◆ **DIRECTIONS**: Give the count of lines below that include the word "output", and say nothing else.

◆ ◆ ◆ ◆

From an optimization exercise on the open Yosys and OpenROAD flow, aimed at small area and a short achievable clock period; shortcuts taken in it are not production practice. RTL that was checked went through simulation tests only; none was proved equivalent to the original.

Setup of run A:
// color_match
module color_match (
    input  wire       clk,
    input  wire       rst_n,
    input  wire [7:0] get_r,
    input  wire [7:0] get_g,
    input  wire [7:0] get_b,
    input  wire [7:0] set_r,
    input  wire [7:0] set_g,
    input  wire [7:0] set_b,
    input  wire [2:0] threshold_level,
    output wire [8:0] get_h,
    output wire [7:0] get_s,
    output wire [7:0] get_v,
    output wire [8:0] set_h,
    output wire [7:0] set_s,
    output wire [7:0] set_v,
    output wire [1:0] similar_flag
);
    reg vld;
    always @(posedge clk or negedge rst_n)
        if (!rst_n) vld <= 1'b0;
        else        vld <= 1'b1;
    rgb_hsv rgb_hsv_get_inst (
        .clk   (clk),
        .rst   (rst_n),
        .vld   (vld),
        .rgb_r (get_r),
        .rgb_g (get_g),
        .rgb_b (get_b),
        .hsv_h (get_h),
        .hsv_s (get_s),
        .hsv_v (get_v)
    );
    rgb_hsv rgb_hsv_set_inst (
        .clk   (clk),
        .rst   (rst_n),
        .vld   (vld),
        .rgb_r (set_r),
        .rgb_g (set_g),
        .rgb_b (set_b),
        .hsv_h (set_h),
        .hsv_s (set_s),
        .hsv_v (set_v)
    );
    HSVComparator HSVComparator_inst (
        .clk             (clk),
        .hsv_get_h       (get_h),
        .hsv_get_s       (get_s),
        .hsv_get_v       (get_v),
        .hsv_set_h       (set_h),
  ...
Size: ~2900 cells after synthesis, about 200 flip-flops, roughly 110 I/O pins, roughly 20000 sq um of cells after synthesis.
==> module rgb_hsv, before the edit <==
module rgb_hsv (
    input            clk,
    input            rst,
    input            vld,    
    input      [7:0] rgb_r,
    input      [7:0] rgb_g,
    input      [7:0] rgb_b,
    output reg [8:0] hsv_h,
    output reg [7:0] hsv_s,
    output reg [7:0] hsv_v
);
parameter KH = 2;    
parameter KS = 3;    
function gt8;
    input [7:0] a, b;
    reg   [7:0] g, t;
    integer     m, n;
    begin
        g = a & ~b;
        t = a | ~b;
        for (m = 1; m < 8; m = m * 2)
            for (n = 0; n < 8; n = n + 2 * m) begin
                g[n + 2 * m - 1] = g[n + 2 * m - 1] | (t[n + 2 * m - 1] & g[n + m - 1]);
                t[n + 2 * m - 1] = t[n + 2 * m - 1] & t[n + m - 1];
            end
        gt8 = g[7];
    end
endfunction
function [11:0] add12;
    input [11:0] a, b;
    input        ci;
    reg   [11:0] g, t;
    integer      m, n;
    begin
        g = a & b;
        t = a | b;
        g[0] = g[0] | (t[0] & ci);
        for (m = 1; m < 12; m = m * 2)
            for (n = 11; n >= 0; n = n - 1)
                if ((n / m) % 2 == 1) begin
                    g[n] = g[n] | (t[n] & g[(n / m) * m - 1]);
                    t[n] = t[n] & t[(n / m) * m - 1];
                end
        add12 = a ^ b ^ {g[10:0], ci};
    end
endfunction
function [8:0] dstep;
    input [8:0] p;
    input [7:0] d;
    reg   [8:0] b;
    integer     i;
    begin
        b[0] = 1'b0;
        for (i = 0; i < 8; i = i + 1)
            b[i+1] = (~p[i] & d[i]) | ((~p[i] | d[i]) & b[i]);
        dstep[8]   = p[8] | ~b[8];
        dstep[7:0] = p[7:0] ^ ({8{dstep[8]}} & (d ^ b[7:0]));
    end
endfunction
wire c_rg = gt8(rgb_r, rgb_g);
wire c_rb = gt8(rgb_r, rgb_b);
wire c_gb = gt8(rgb_g, rgb_b);
reg [7:0] r1, g1, b1;
reg       xr1, xg1, xb1;    
reg       nr1, ng1, nb1;    
reg       dr1, dg1, db1;    
always @(posedge clk) begin
    r1  <= rgb_r; g1 <= rgb_g; b1 <= rgb_b;
    xr1 <= c_rg & c_rb;
    xg1 <= ~c_rg & c_gb;
    xb1 <= ~(c_rg & c_rb) & ~(~c_rg & c_gb);
    nr1 <= ~c_rg & ~c_rb;
    nb1 <= c_rb & c_gb;
    ng1 <= ~(~c_rg & ~c_rb) & ~(c_rb & c_gb);
    dr1 <= c_rg ^ c_rb;
    db1 <= ~(c_rg ^ c_rb) & (c_rg ^ c_gb);
    dg1 <= ~(c_rg ^ c_rb) & ~(c_rg ^ c_gb);
end
wire [7:0] mx = ({8{xr1}} & r1) | ({8{xg1}} & g1) | ({8{xb1}} & b1);
wire [7:0] mn = ({8{nr1}} & r1) | ({8{ng1}} & g1) | ({8{nb1}} & b1);
wire [7:0] md = ({8{dr1}} & r1) | ({8{dg1}} & g1) | ({8{db1}} & b1);
wire neg = (xb1 & nr1) | (xg1 & nb1) | (xr1 & ng1);
wire [11:0] mm12 = add12({4'd0, mx}, ~{4'd0, mn}, 1'b1);
wire [7:0]  mm   = mm12[7:0];
wire [11:0] ca = {md, 4'd0};
wire [11:0] cb = ~{4'd0, md};
wire [11:0] cc = ~{mn, 4'd0};
wire [11:0] cd = {4'd0, mn};
wire [11:0] s1 = ca ^ cb ^ cc;
wire [11:0] k1 = {(ca[10:0] & cb[10:0]) | (ca[10:0] & cc[10:0]) | (cb[10:0] & cc[10:0]), 1'b1};
wire [11:0] s2 = s1 ^ k1 ^ cd;
wire [11:0] k2 = {(s1[10:0] & k1[10:0]) | (s1[10:0] & cd[10:0]) | (k1[10:0] & cd[10:0]), 1'b1};
wire [11:0] x15  = add12(s2, k2, 1'b0);
wire [13:0] n60  = {x15, 2'd0};
reg [8:0]    ph;
reg [KH-1:0] qh2;
integer i;
always @(*) begin
    ph = {1'b0, n60[13:6]};
    for (i = 5; i >= 6 - KH; i = i - 1) begin
        ph = dstep({ph[7:0], n60[i]}, mm);
        qh2[i - 6 + KH] = ph[8];
    end
end
reg [8:0]    ps;
reg [KS-1:0] qs2;
integer j;
always @(*) begin
    ps = {1'b0, mm};
    for (j = 7; j >= 8 - KS; j = j - 1) begin
        ps = dstep({ps[7:0], 1'b0}, mx);
        qs2[j - 8 + KS] = ps[8];
    end
end
reg [7:0]    mm_2, mx_2, ph_2, ps_2;
reg [KH-1:0] qh_2;
reg [KS-1:0] qs_2;
reg [5-KH:2] nl_2;
reg          xr_2, xg_2, neg_2;
always @(posedge clk) begin
    mm_2 <= mm; mx_2 <= mx & {8{vld}}; ph_2 <= ph[7:0]; ps_2 <= ps[7:0];
    qh_2 <= qh2; qs_2 <= qs2; nl_2 <= n60[5-KH:2];
    xr_2 <= xr1; xg_2 <= xg1; neg_2 <= neg;
end
reg [8:0] th;
reg [5:0] qh;
integer k;
always @(*) begin
    th = {1'b0, ph_2};
    qh = {qh_2, {(6-KH){1'b0}}};
    for (k = 5 - KH; k >= 0; k = k - 1) begin
        th = dstep({th[7:0], (k >= 2) ? nl_2[k] : 1'b0}, mm_2);
        qh[k] = th[8];
    end
end
reg [8:0] ts;
reg [7:0] qs;
integer l;
always @(*) begin
    ts = {1'b0, ps_2};
    qs = {qs_2, {(8-KS){1'b0}}};
    for (l = 7 - KS; l >= 0; l = l - 1) begin
        ts = dstep({ts[7:0], 1'b0}, mx_2);
        qs[l] = ts[8];
    end
end
wire [5:0] q53 = {3'd0, qh[5:3]};
reg  [5:0] up, dn0, dn1;
always @(*)
    case ({xr_2, xg_2, neg_2})
        3'b100:  begin up = q53;          dn0 = 6'd0;        dn1 = 6'd0;            end
        3'b101:  begin up = 6'd0;         dn0 = 6'd45 - q53; dn1 = 6'd44 - q53;     end
        3'b010:  begin up = 6'd15 + q53;  dn0 = 6'd0;        dn1 = 6'd0;            end
        3'b011:  begin up = 6'd0;         dn0 = 6'd15 - q53; dn1 = 6'd14 - q53;     end
        3'b000:  begin up = 6'd30 + q53;  dn0 = 6'd0;        dn1 = 6'd0;            end
        default: begin up = 6'd0;         dn0 = 6'd30 - q53; dn1 = 6'd29 - q53;     end
    endcase
wire [2:0] nlo = {qh[2] ^ (qh[1] | qh[0]), qh[1] ^ qh[0], qh[0]};
wire       bw  = qh[2] | qh[1] | qh[0];
wire [8:0] hq  = neg_2 ? {bw ? dn1 : dn0, nlo} : {up, qh[2:0]};
wire       grey = ~|mm_2;
wire       nz   = |mx_2;
wire [8:0] h3   = hq & {9{~grey & nz}};
wire [7:0] s3   = qs & {8{nz}};
always @(posedge clk or negedge rst)
    if (!rst) begin
        hsv_h <= 9'd0; hsv_s <= 8'd0; hsv_v <= 8'd0;
    end else begin
        hsv_h <= h3; hsv_s <= s3; hsv_v <= mx_2;
    end
endmodule
Settings: LEC_CHECK=0, ABC_AREA=1, CAP_MARGIN=20, CORE_MARGIN=2, CORE_UTILIZATION=40, PLACE_DENSITY=0.6, SLEW_MARGIN=20; clock period 28.0 ns.
standard.sh (not shown) runs the stock make flow with config.mk's settings and CLKGATE_MAP_FILE= SYNTH_SCRIPT=/design/flow/synth_recipe.tcl, a recipe that flattens the netlist after the stock synthesis.
==> flow/flow/run.sh <==
#!/bin/bash
# The standard layout, with plain buffers (not delay cells) on the ports.
# Placement runs as standard; from clock tree synthesis on, timing repair is
# asked to leave 21 ns of setup slack at the 28 ns clock.
set -euo pipefail
export BUFFER_PORTS_ARGS="-buffer_cell sky130_fd_sc_hd__buf_2"
bash standard.sh place > standard_place.log 2>&1
export SETUP_SLACK_MARGIN=21
bash standard.sh > standard_finish.log 2>&1
Here is what was changed in the inputs of run B compared with run A.
--- a/flow/design.v
+++ b/flow/design.v
@@ -81,16 +81,10 @@
 wire [7:0] md = ({8{dr1}} & r1) | ({8{dg1}} & g1) | ({8{db1}} & b1);
 wire neg = (xb1 & nr1) | (xg1 & nb1) | (xr1 & ng1);
 wire [11:0] mm12 = add12({4'd0, mx}, ~{4'd0, mn}, 1'b1);
+wire [11:0] x12  = add12({4'd0, md}, ~{4'd0, mn}, 1'b1);
 wire [7:0]  mm   = mm12[7:0];
-wire [11:0] ca = {md, 4'd0};
-wire [11:0] cb = ~{4'd0, md};
-wire [11:0] cc = ~{mn, 4'd0};
-wire [11:0] cd = {4'd0, mn};
-wire [11:0] s1 = ca ^ cb ^ cc;
-wire [11:0] k1 = {(ca[10:0] & cb[10:0]) | (ca[10:0] & cc[10:0]) | (cb[10:0] & cc[10:0]), 1'b1};
-wire [11:0] s2 = s1 ^ k1 ^ cd;
-wire [11:0] k2 = {(s1[10:0] & k1[10:0]) | (s1[10:0] & cd[10:0]) | (k1[10:0] & cd[10:0]), 1'b1};
-wire [11:0] x15  = add12(s2, k2, 1'b0);
+wire [7:0]  x    = x12[7:0];
+wire [11:0] x15  = add12({x, 4'd0}, ~{4'd0, x}, 1'b1);    
 wire [13:0] n60  = {x15, 2'd0};
 reg [8:0]    ph;
 reg [KH-1:0] qh2;
Results
Sort run A and run B by relative slew slack asc -> top: run B. Run A -> run B: mapped cell area decreased by a few percent. In the tables for run A and run B, cell count of the worst reg-to-reg path reads higher with run B. Per the comparison of run B with run A, summed area of non-filler cells in the final layout down 1200 sq um; critical path depth higher. Number of nets in the final layout: run B < run A. Between run A and run B, synthesized-area fraction occupied by adder cells decreased. The final reports for run B and run A show die extent in y lower in the former. Taking run A as the reference, in run B number of clock-tree buffers in the layout lower, fmax lower.
No functional check of the RTL was part of run A.

port drivers added, routing unchanged:
Ports are ideal in the flow. The routed layouts listed here were re-timed in OpenROAD.
Step 1 sets driving cells, clkbuf_16 on the clock port and buf_2 on the other inputs (assumed; they add their load-dependent delay and slew).
Step 2 also shifts input and output timing later by t, the mid clock arrival at the registers, as if the neighbouring blocks saw the same clock.
a / b / c = ideal / step 1 / step 2; a / b = the first two.
run	t, ns	setup WS [ns]	worst setup path after step 2	slew at the worst register clock pin (ns)	worst data-port slew with drivers (ns)
run A	0.596	21.141 / 21.159 / 20.567	input to register	0.06 / 0.06	0.04
run B	0.582	21.071 / 21.071 / 20.684	input to register	0.07 / 0.07	0.05
After both steps setup and hold are still met in every run listed. The setup slack of run A, which loses most, moves by +0.018 ns with the drivers and by -0.574 ns with both steps.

◆ ◆ ◆ ◆

◆ **EXERCISE RESPONSE**: 11